(Data supplied Opens)

## src/rtl/keeper_pkg.sv

```systemverilog
// Shared types and constants for the goalkeeper sprite overlay stage.
package keeper_pkg;

    localparam int unsigned CNT_W            = 11;
    localparam int unsigned RGB_W            = 12;
    localparam int unsigned ROW_ADDR_W       = 20;
    localparam int unsigned SPRITE_W_DEFAULT = 200;
    localparam int unsigned SPRITE_H_DEFAULT = 300;
    localparam int unsigned PIPE_LATENCY     = 3;
    localparam logic [RGB_W-1:0] TRANSPARENT_KEY = 12'hF0F;

    typedef struct packed {
        logic [CNT_W-1:0] hcount;
        logic [CNT_W-1:0] vcount;
        logic             hsync;
        logic             hblnk;
        logic             vsync;
        logic             vblnk;
    } vga_timing_t;

    localparam int unsigned TIMING_W = $bits(vga_timing_t);

    // Row base address for a 200-pixel-wide sprite: dy*200 = dy*(128+64+8).
    function automatic logic [ROW_ADDR_W-1:0] times_200(input logic [CNT_W-1:0] dy);
        logic [ROW_ADDR_W-1:0] d;
        d = ROW_ADDR_W'(dy);
        return (d << 7) + (d << 6) + (d << 3);
    endfunction

endpackage

```

## src/rtl/signal_delay.sv

```systemverilog
// Fixed-depth register delay line with synchronous clear.
module signal_delay #(
    parameter int unsigned WIDTH   = 8,
    parameter int unsigned CLK_DEL = 2
) (
    input  logic             clk,
    input  logic             rst,
    input  logic [WIDTH-1:0] din_i,
    output logic [WIDTH-1:0] dout_o
);

    logic [WIDTH-1:0] pipe_q [CLK_DEL];

    always_ff @(posedge clk) begin
        if (rst) begin
            for (int i = 0; i < int'(CLK_DEL); i++) begin
                pipe_q[i] <= '0;
            end
        end else begin
            pipe_q[0] <= din_i;
            for (int i = 1; i < int'(CLK_DEL); i++) begin
                pipe_q[i] <= pipe_q[i-1];
            end
        end
    end

    assign dout_o = pipe_q[CLK_DEL-1];

endmodule

```

## src/rtl/draw_goalkeeper.sv

```systemverilog
// Goalkeeper sprite overlay: ROM addressing, 3-cycle aligned compositing.
// Define KEEPER_TRANSPARENCY_EN to treat TRANSPARENT_KEY pixels as see-through.
module draw_goalkeeper
    import keeper_pkg::*;
#(
    parameter int unsigned ADDR_WIDTH = 20,
    parameter int unsigned DATA_WIDTH = 12,
    parameter int unsigned SPRITE_W   = SPRITE_W_DEFAULT,
    parameter int unsigned SPRITE_H   = SPRITE_H_DEFAULT
) (
    input  logic                  clk,
    input  logic                  rst,
    input  logic [10:0]           hcount_in,
    input  logic                  hsync_in,
    input  logic                  hblnk_in,
    input  logic [10:0]           vcount_in,
    input  logic                  vsync_in,
    input  logic                  vblnk_in,
    input  logic [11:0]           rgb_in,
    input  logic [10:0]           xpos,
    input  logic [10:0]           ypos,
    input  logic                  keeper_en,
    output logic [ADDR_WIDTH-1:0] rom_addr,
    input  logic [DATA_WIDTH-1:0] rom_data,
    output logic [10:0]           hcount_out,
    output logic [10:0]           vcount_out,
    output logic                  hsync_out,
    output logic                  hblnk_out,
    output logic                  vsync_out,
    output logic                  vblnk_out,
    output logic [11:0]           rgb_out
);

`ifdef KEEPER_TRANSPARENCY_EN
    localparam bit TRANSP_EN = 1'b1;
`else
    localparam bit TRANSP_EN = 1'b0;
`endif

    localparam int unsigned DLY_W = TIMING_W + RGB_W + 1;

    logic             vblnk_prev_q;
    logic [CNT_W-1:0] x_l_q;
    logic [CNT_W-1:0] y_l_q;
    logic             en_l_q;
    logic             vblank_rise_c;

    // Position is only sampled on the vblank rising edge so a frame never tears.
    assign vblank_rise_c = vblnk_in && !vblnk_prev_q;

    always_ff @(posedge clk) begin
        if (rst) begin
            vblnk_prev_q <= 1'b0;
            x_l_q        <= '0;
            y_l_q        <= '0;
            en_l_q       <= 1'b0;
        end else begin
            vblnk_prev_q <= vblnk_in;
            if (vblank_rise_c) begin
                x_l_q  <= xpos;
                y_l_q  <= ypos;
                en_l_q <= keeper_en;
            end
        end
    end

    logic [CNT_W:0]          h_ext, v_ext, x_ext, y_ext;
    logic [CNT_W-1:0]        dx_c, dy_c;
    logic [ROW_ADDR_W-1:0]   row_c;
    logic                    in_box_c;
    logic [ADDR_WIDTH-1:0]   rom_addr_d, rom_addr_q;

    // Box test in 12 bits so a right/bottom edge past 2047 cannot wrap around.
    always_comb begin
        h_ext      = {1'b0, hcount_in};
        v_ext      = {1'b0, vcount_in};
        x_ext      = {1'b0, x_l_q};
        y_ext      = {1'b0, y_l_q};
        in_box_c   = en_l_q
                     && (h_ext >= x_ext) && (h_ext < x_ext + (CNT_W+1)'(SPRITE_W))
                     && (v_ext >= y_ext) && (v_ext < y_ext + (CNT_W+1)'(SPRITE_H));
        dx_c       = hcount_in - x_l_q;
        dy_c       = vcount_in - y_l_q;
        row_c      = (SPRITE_W == 200) ? times_200(dy_c)
                                       : ROW_ADDR_W'(32'(dy_c) * SPRITE_W);
        rom_addr_d = '0;
        if (in_box_c) begin
            rom_addr_d = ADDR_WIDTH'(row_c) + ADDR_WIDTH'(dx_c);
        end
    end

    always_ff @(posedge clk) begin
        if (rst) begin
            rom_addr_q <= '0;
        end else begin
            rom_addr_q <= rom_addr_d;
        end
    end

    assign rom_addr = rom_addr_q;

    vga_timing_t       timing_c, dly_timing, timing_q;
    logic [RGB_W-1:0]  dly_rgb;
    logic              dly_in_box;
    logic [DLY_W-1:0]  dly_bus;

    assign timing_c = '{hcount: hcount_in, vcount: vcount_in, hsync: hsync_in,
                        hblnk: hblnk_in, vsync: vsync_in, vblnk: vblnk_in};

    // Two cycles brings the side-band in line with the registered ROM output.
    signal_delay #(
        .WIDTH   (DLY_W),
        .CLK_DEL (PIPE_LATENCY - 1)
    ) u_delay (
        .clk    (clk),
        .rst    (rst),
        .din_i  ({timing_c, rgb_in, in_box_c}),
        .dout_o (dly_bus)
    );

    assign {dly_timing, dly_rgb, dly_in_box} = dly_bus;

    logic [RGB_W-1:0] rom_rgb_c;
    logic             is_key_c;
    logic [RGB_W-1:0] rgb_d, rgb_q;

    always_comb begin
        rom_rgb_c = RGB_W'(rom_data);
        is_key_c  = (rom_rgb_c == TRANSPARENT_KEY);
        rgb_d     = dly_rgb;
        if (dly_timing.hblnk || dly_timing.vblnk) begin
            rgb_d = '0;
        end else if (dly_in_box && !(TRANSP_EN && is_key_c)) begin
            rgb_d = rom_rgb_c;
        end
    end

    always_ff @(posedge clk) begin
        if (rst) begin
            timing_q <= '0;
            rgb_q    <= '0;
        end else begin
            timing_q <= dly_timing;
            rgb_q    <= rgb_d;
        end
    end

    assign hcount_out = timing_q.hcount;
    assign vcount_out = timing_q.vcount;
    assign hsync_out  = timing_q.hsync;
    assign hblnk_out  = timing_q.hblnk;
    assign vsync_out  = timing_q.vsync;
    assign vblnk_out  = timing_q.vblnk;
    assign rgb_out    = rgb_q;

endmodule
```
===== src/rtl/pc_fetch.sv =====
// rtl/pc_fetch.sv - program counter and instruction fetch stage
// Purpose : holds the PC, requests instructions from imem, buffers one
//           fetched instruction for decode and applies EX-stage redirects.
// Ports   : i_clk, i_rst                  - clock, synchronous active-high reset
//           i_ex_valid, i_branch_en, i_b,
//           i_jal_en, i_jalr_en            - EX redirect qualifiers
//           i_ex_pc, i_imm, i_rs1_d        - EX target operands
//           o_imem_req, o_imem_addr,
//           i_imem_ack, i_imem_rdata       - instruction memory port
//           o_if_valid, i_if_ready,
//           o_if_instr, o_if_pc            - 1-entry buffer towards decode
//           o_flush, o_misalign            - single-cycle status pulses
module pc_fetch
   import core_pkg::*;
#(
   parameter logic [31:0] RESET_PC = 32'h0000_0000
)
(
   input  logic        i_clk,
   input  logic        i_rst,
   input  logic        i_ex_valid,
   input  logic        i_branch_en,
   input  logic        i_b,
   input  logic        i_jal_en,
   input  logic        i_jalr_en,
   input  logic [31:0] i_ex_pc,
   input  logic [31:0] i_imm,
   input  logic [31:0] i_rs1_d,
   output logic        o_imem_req,
   output logic [31:0] o_imem_addr,
   input  logic        i_imem_ack,
   input  logic [31:0] i_imem_rdata,
   output logic        o_if_valid,
   input  logic        i_if_ready,
   output logic [31:0] o_if_instr,
   output logic [31:0] o_if_pc,
   output logic        o_flush,
   output logic        o_misalign
);

   fetch_state_t r_state;
   logic [31:0]  r_pc;
   logic [31:0]  r_drain_addr;
   logic [31:0]  r_if_instr;
   logic [31:0]  r_if_pc;
   logic         r_if_valid;
   logic         r_flush;
   logic         r_misalign;

   logic [31:0]  w_target;
   logic         w_tgt_misalign;
   logic         w_redirect;
   logic         w_take;
   logic         w_req;
   logic         w_hs;

   pc_target u_pc_target (
      .i_jalr_en  (i_jalr_en),
      .i_ex_pc    (i_ex_pc),
      .i_imm      (i_imm),
      .i_rs1_d    (i_rs1_d),
      .o_target   (w_target),
      .o_misalign (w_tgt_misalign)
   );

   always_comb begin
      w_redirect = i_ex_valid & (i_jal_en | i_jalr_en | (i_branch_en & i_b));
      // A misaligned target only raises the status pulse; the PC is kept
      w_take     = w_redirect & ~w_tgt_misalign;
      w_hs       = r_if_valid & i_if_ready;
      // Once raised the request cannot drop before ack: raising it needs the
      // buffer empty or draining, and the buffer then stays empty until ack.
      w_req      = (r_state == REQ) ? (~r_if_valid | i_if_ready) : (r_state == DRAIN);
   end

   always_ff @(posedge i_clk) begin
      if (i_rst) begin
         r_state      <= IDLE;
         r_pc         <= RESET_PC;
         r_drain_addr <= RESET_PC;
         r_if_instr   <= NOP_INSTR;
         r_if_pc      <= RESET_PC;
         r_if_valid   <= 1'b0;
         r_flush      <= 1'b0;
         r_misalign   <= 1'b0;
      end else begin
         r_flush    <= w_take;
         r_misalign <= w_redirect & w_tgt_misalign;

         if (w_hs) begin
            r_if_valid <= 1'b0;
         end
         if (w_take) begin
            r_pc       <= w_target;
            r_if_valid <= 1'b0;
         end

         case (r_state)
            IDLE: r_state <= REQ;
            REQ: begin
               if (w_take) begin
                  // Outstanding fetch must complete at its old address first
                  if (w_req & ~i_imem_ack) begin
                     r_state      <= DRAIN;
                     r_drain_addr <= r_pc;
                  end
               end else if (w_req & i_imem_ack) begin
                  r_if_instr <= i_imem_rdata;
                  r_if_pc    <= r_pc;
                  r_if_valid <= 1'b1;
                  r_pc       <= r_pc + 32'd4;
               end
            end
            DRAIN: begin
               if (i_imem_ack) begin
                  r_state <= REQ;
               end
            end
            default: r_state <= IDLE;
         endcase
      end
   end

   assign o_imem_req  = w_req;
   assign o_imem_addr = (r_state == DRAIN) ? r_drain_addr : r_pc;
   assign o_if_valid  = r_if_valid;
   assign o_if_instr  = r_if_valid ? r_if_instr : NOP_INSTR;
   assign o_if_pc     = r_if_pc;
   assign o_flush     = r_flush;
   assign o_misalign  = r_misalign;

endmodule
[src/rtl/seq_restoring_divider.sv]
// Iterative radix-2 restoring divider: one quotient bit per clock, start/done handshake.
// Optional two's-complement operation is enabled by defining SIGNED_DIV_EN.
module seq_restoring_divider #(
  parameter int WIDTH = 32
) (
  input  logic             clk,
  input  logic             rst_n,
  input  logic             start,
  input  logic [WIDTH-1:0] a,
  input  logic [WIDTH-1:0] b,
  output logic             busy,
  output logic             done,
  output logic [WIDTH-1:0] c_q,
  output logic [WIDTH-1:0] c_r,
  output logic             div_by_zero
);

  localparam int CW = $clog2(WIDTH + 1);

  generate
    if (WIDTH < 2 || WIDTH > 64) begin : g_width_check
      $error("seq_restoring_divider: WIDTH must be in 2..64");
    end
  endgenerate

  // FINISH is the post-iteration cycle in which the result is formed;
  // DONE is the single cycle in which done is high.
  typedef enum logic [1:0] {
    IDLE   = 2'd0,
    RUN    = 2'd1,
    FINISH = 2'd2,
    DONE   = 2'd3
  } state_t;

  state_t           state_reg, state_next;
  logic [CW-1:0]    cnt_reg, cnt_next;
  logic [WIDTH-1:0] rem_reg, rem_next;
  logic [WIDTH-1:0] dvd_reg, dvd_next;
  logic [WIDTH-1:0] div_reg, div_next;
  logic [WIDTH-1:0] a_reg, a_next;
  logic             zero_reg, zero_next;
  logic [WIDTH-1:0] q_out_reg, q_out_next;
  logic [WIDTH-1:0] r_out_reg, r_out_next;
  logic             dbz_reg, dbz_next;

  logic             accept;
  logic [WIDTH-1:0] a_mag;
  logic [WIDTH-1:0] b_mag;
  logic [WIDTH:0]   trial;
  logic [WIDTH:0]   divisor_ext;
  logic [WIDTH:0]   diff;
  logic             fits;
  logic [WIDTH-1:0] q_res;
  logic [WIDTH-1:0] r_res;

`ifdef SIGNED_DIV_EN
  logic neg_q_reg, neg_q_next;
  logic neg_r_reg, neg_r_next;

  always_comb begin
    a_mag      = a[WIDTH-1] ? (~a + 1'b1) : a;
    b_mag      = b[WIDTH-1] ? (~b + 1'b1) : b;
    neg_q_next = neg_q_reg;
    neg_r_next = neg_r_reg;
    if (accept) begin
      neg_q_next = a[WIDTH-1] ^ b[WIDTH-1];
      neg_r_next = a[WIDTH-1];
    end
  end

  // Truncation toward zero: quotient sign from the operand signs, remainder follows a.
  always_comb begin
    q_res = neg_q_reg ? (~dvd_reg + 1'b1) : dvd_reg;
    r_res = neg_r_reg ? (~rem_reg + 1'b1) : rem_reg;
  end

  always_ff @(posedge clk or negedge rst_n) begin
    if (!rst_n) begin
      neg_q_reg <= 1'b0;
      neg_r_reg <= 1'b0;
    end else begin
      neg_q_reg <= neg_q_next;
      neg_r_reg <= neg_r_next;
    end
  end
`else
  always_comb begin
    a_mag = a;
    b_mag = b;
    q_res = dvd_reg;
    r_res = rem_reg;
  end
`endif

  assign accept = (state_reg == IDLE) && start;

  // Partial remainder shifted left by one with the next dividend bit appended.
  always_comb begin
    trial       = {rem_reg, dvd_reg[WIDTH-1]};
    divisor_ext = {1'b0, div_reg};
    diff        = trial - divisor_ext;
    fits        = (trial >= divisor_ext);
  end

  always_comb begin
    state_next = state_reg;
    cnt_next   = cnt_reg;
    rem_next   = rem_reg;
    dvd_next   = dvd_reg;
    div_next   = div_reg;
    a_next     = a_reg;
    zero_next  = zero_reg;
    q_out_next = q_out_reg;
    r_out_next = r_out_reg;
    dbz_next   = dbz_reg;

    unique case (state_reg)
      IDLE: begin
        if (start) begin
          a_next    = a;
          div_next  = b_mag;
          rem_next  = '0;
          dvd_next  = a_mag;
          cnt_next  = '0;
          zero_next = (b == '0);
          dbz_next  = 1'b0;
          state_next = (b == '0) ? FINISH : RUN;
        end
      end
      RUN: begin
        if (fits) begin
          rem_next = diff[WIDTH-1:0];
          dvd_next = {dvd_reg[WIDTH-2:0], 1'b1};
        end else begin
          rem_next = trial[WIDTH-1:0];
          dvd_next = {dvd_reg[WIDTH-2:0], 1'b0};
        end
        cnt_next = cnt_reg + 1'b1;
        if (cnt_reg == CW'(WIDTH - 1)) begin
          state_next = FINISH;
        end
      end
      FINISH: begin
        if (zero_reg) begin
          q_out_next = '1;
          r_out_next = a_reg;
          dbz_next   = 1'b1;
        end else begin
          q_out_next = q_res;
          r_out_next = r_res;
          dbz_next   = 1'b0;
        end
        state_next = DONE;
      end
      DONE: begin
        state_next = IDLE;
      end
      default: begin
        state_next = IDLE;
      end
    endcase
  end

  always_ff @(posedge clk or negedge rst_n) begin
    if (!rst_n) begin
      state_reg <= IDLE;
      cnt_reg   <= '0;
      rem_reg   <= '0;
      dvd_reg   <= '0;
      div_reg   <= '0;
      a_reg     <= '0;
      zero_reg  <= 1'b0;
      q_out_reg <= '0;
      r_out_reg <= '0;
      dbz_reg   <= 1'b0;
    end else begin
      state_reg <= state_next;
      cnt_reg   <= cnt_next;
      rem_reg   <= rem_next;
      dvd_reg   <= dvd_next;
      div_reg   <= div_next;
      a_reg     <= a_next;
      zero_reg  <= zero_next;
      q_out_reg <= q_out_next;
      r_out_reg <= r_out_next;
      dbz_reg   <= dbz_next;
    end
  end

  assign busy        = (state_reg == RUN);
  assign done        = (state_reg == DONE);
  assign c_q         = q_out_reg;
  assign c_r         = r_out_reg;
  assign div_by_zero = dbz_reg;

endmodule
**config.mk**
```make
export PLATFORM = sky130hd
export DESIGN_NAME = bp_cce_hybrid_req_dispatch
export DESIGN_NICKNAME = d
export VERILOG_FILES = /design/src/rtl/bp_cce_hybrid_req_dispatch_pkg.sv /design/src/rtl/bp_cce_hybrid_credit_counter.sv /design/src/rtl/bp_cce_hybrid_req_dispatch.sv
export SDC_FILE = /design/constraint.sdc
export NUM_CORES = 1
export LEC_CHECK = 0
export BUFFER_PORTS_ARGS = -buffer_cell sky130_fd_sc_hd__buf_2
export CORE_AREA = 2 2 161 163
export DETAILED_ROUTE_END_ITERATION = 10
export DIE_AREA = 0 0 163 165
export PLACE_DENSITY_LB_ADDON = 0.1
export SYNTH_ARGS = -nofsm -noshare
export SYNTH_HDL_FRONTEND = slang
export SYNTH_SLANG_ARGS = --single-unit
```
**constraint.sdc**
```tcl
create_clock -name clk_i -period 2.7 [get_ports clk_i]
set_input_delay 0 -clock clk_i [delete_from_list [all_inputs] [get_ports clk_i]]
set_output_delay 0 -clock clk_i [all_outputs]
set_load 0.05 [all_outputs]
```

(Data supplied Closes)

● **Task brief**
Extract every line above that contains the word "accept".

● **Expected answer**
  logic             accept;
    if (accept) begin
  assign accept = (state_reg == IDLE) && start;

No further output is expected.